Data records:
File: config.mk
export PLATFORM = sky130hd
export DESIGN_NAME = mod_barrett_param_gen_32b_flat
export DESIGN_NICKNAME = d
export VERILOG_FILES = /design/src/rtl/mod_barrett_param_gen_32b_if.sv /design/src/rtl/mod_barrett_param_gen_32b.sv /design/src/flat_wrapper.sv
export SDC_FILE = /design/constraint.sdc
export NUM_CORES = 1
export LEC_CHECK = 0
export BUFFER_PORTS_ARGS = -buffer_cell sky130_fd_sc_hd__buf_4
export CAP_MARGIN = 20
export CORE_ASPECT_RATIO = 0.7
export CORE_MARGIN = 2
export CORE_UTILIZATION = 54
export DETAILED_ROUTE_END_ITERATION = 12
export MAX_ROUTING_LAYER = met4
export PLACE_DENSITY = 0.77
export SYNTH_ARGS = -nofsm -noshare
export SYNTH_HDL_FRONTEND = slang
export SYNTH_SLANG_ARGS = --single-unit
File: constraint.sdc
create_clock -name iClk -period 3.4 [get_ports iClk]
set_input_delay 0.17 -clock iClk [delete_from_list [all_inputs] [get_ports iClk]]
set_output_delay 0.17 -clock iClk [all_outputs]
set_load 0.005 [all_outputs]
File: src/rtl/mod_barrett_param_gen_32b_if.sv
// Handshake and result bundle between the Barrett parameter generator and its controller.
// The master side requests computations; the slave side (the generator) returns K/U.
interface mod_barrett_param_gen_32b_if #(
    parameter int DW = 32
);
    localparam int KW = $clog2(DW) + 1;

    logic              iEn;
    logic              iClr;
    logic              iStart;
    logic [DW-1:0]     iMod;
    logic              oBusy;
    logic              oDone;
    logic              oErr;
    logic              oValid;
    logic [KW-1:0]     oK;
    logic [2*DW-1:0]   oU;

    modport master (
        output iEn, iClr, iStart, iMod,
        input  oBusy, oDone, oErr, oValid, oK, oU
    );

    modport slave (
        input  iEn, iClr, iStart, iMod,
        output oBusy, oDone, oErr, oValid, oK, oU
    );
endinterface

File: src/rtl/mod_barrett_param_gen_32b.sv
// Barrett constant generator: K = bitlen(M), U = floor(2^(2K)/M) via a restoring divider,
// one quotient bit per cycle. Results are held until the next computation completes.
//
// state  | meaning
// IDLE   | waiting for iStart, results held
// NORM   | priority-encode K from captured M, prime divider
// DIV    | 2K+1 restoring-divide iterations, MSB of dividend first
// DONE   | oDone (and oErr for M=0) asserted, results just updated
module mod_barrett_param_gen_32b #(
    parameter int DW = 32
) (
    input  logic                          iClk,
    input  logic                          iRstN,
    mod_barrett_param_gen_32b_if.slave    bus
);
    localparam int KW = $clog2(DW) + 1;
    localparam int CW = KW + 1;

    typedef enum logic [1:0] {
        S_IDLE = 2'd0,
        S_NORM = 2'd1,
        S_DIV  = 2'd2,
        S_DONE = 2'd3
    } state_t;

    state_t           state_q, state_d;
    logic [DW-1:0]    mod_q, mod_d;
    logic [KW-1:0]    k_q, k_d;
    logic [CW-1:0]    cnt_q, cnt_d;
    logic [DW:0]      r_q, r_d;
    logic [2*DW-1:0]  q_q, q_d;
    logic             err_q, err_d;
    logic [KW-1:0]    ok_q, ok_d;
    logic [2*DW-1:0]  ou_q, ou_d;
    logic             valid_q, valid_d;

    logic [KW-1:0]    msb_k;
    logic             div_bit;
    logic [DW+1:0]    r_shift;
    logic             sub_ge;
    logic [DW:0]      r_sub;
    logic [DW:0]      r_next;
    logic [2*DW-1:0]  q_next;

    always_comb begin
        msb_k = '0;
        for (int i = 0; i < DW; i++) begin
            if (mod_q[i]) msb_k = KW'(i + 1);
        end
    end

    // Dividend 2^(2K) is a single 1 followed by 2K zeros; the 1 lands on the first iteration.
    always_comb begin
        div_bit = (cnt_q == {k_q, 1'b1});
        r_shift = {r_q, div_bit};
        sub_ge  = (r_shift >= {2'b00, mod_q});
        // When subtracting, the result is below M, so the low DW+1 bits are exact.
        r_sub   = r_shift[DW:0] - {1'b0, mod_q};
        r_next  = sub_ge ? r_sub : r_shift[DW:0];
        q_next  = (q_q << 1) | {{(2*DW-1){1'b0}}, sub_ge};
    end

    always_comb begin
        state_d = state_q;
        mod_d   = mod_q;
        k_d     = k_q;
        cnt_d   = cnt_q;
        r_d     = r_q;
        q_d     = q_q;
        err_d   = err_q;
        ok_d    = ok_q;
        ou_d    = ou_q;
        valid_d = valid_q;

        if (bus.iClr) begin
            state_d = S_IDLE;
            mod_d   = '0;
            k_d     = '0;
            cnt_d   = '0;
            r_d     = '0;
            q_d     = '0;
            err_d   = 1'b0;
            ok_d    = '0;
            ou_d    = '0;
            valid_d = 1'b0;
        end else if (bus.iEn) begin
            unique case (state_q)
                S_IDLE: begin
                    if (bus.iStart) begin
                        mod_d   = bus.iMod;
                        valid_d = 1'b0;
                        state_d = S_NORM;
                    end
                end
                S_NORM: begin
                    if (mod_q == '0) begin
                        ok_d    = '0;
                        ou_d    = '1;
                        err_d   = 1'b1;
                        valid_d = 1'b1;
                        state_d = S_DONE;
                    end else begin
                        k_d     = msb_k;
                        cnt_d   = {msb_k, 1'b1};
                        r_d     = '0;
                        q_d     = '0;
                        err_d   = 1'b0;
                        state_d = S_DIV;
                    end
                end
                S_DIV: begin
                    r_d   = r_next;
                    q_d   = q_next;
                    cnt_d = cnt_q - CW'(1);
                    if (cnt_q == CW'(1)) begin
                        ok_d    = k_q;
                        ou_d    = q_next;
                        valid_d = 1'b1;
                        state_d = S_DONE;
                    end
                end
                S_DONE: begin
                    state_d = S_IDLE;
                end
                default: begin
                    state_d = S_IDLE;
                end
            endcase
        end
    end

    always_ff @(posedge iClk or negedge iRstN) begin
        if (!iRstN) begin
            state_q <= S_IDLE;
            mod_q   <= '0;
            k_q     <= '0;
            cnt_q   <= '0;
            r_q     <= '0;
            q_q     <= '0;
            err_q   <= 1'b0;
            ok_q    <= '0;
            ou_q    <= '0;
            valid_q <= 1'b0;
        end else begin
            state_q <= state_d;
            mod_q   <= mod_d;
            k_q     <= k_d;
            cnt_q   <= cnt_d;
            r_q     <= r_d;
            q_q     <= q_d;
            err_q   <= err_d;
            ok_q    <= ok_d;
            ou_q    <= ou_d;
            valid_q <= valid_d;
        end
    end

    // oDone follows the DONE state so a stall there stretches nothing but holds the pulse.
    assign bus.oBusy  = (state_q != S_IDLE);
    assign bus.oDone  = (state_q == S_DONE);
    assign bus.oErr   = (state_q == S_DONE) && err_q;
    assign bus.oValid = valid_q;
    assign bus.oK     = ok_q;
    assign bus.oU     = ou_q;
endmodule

§ **Work order**
Up to and including the line with "VERILOG_FILES = /design/src/rtl/mod_barrett_param_gen_32b_if.sv", output every line of the records above exactly, starting from the first; output nothing else.

§ **Answer**
File: config.mk
export PLATFORM = sky130hd
export DESIGN_NAME = mod_barrett_param_gen_32b_flat
export DESIGN_NICKNAME = d
export VERILOG_FILES = /design/src/rtl/mod_barrett_param_gen_32b_if.sv /design/src/rtl/mod_barrett_param_gen_32b.sv /design/src/flat_wrapper.sv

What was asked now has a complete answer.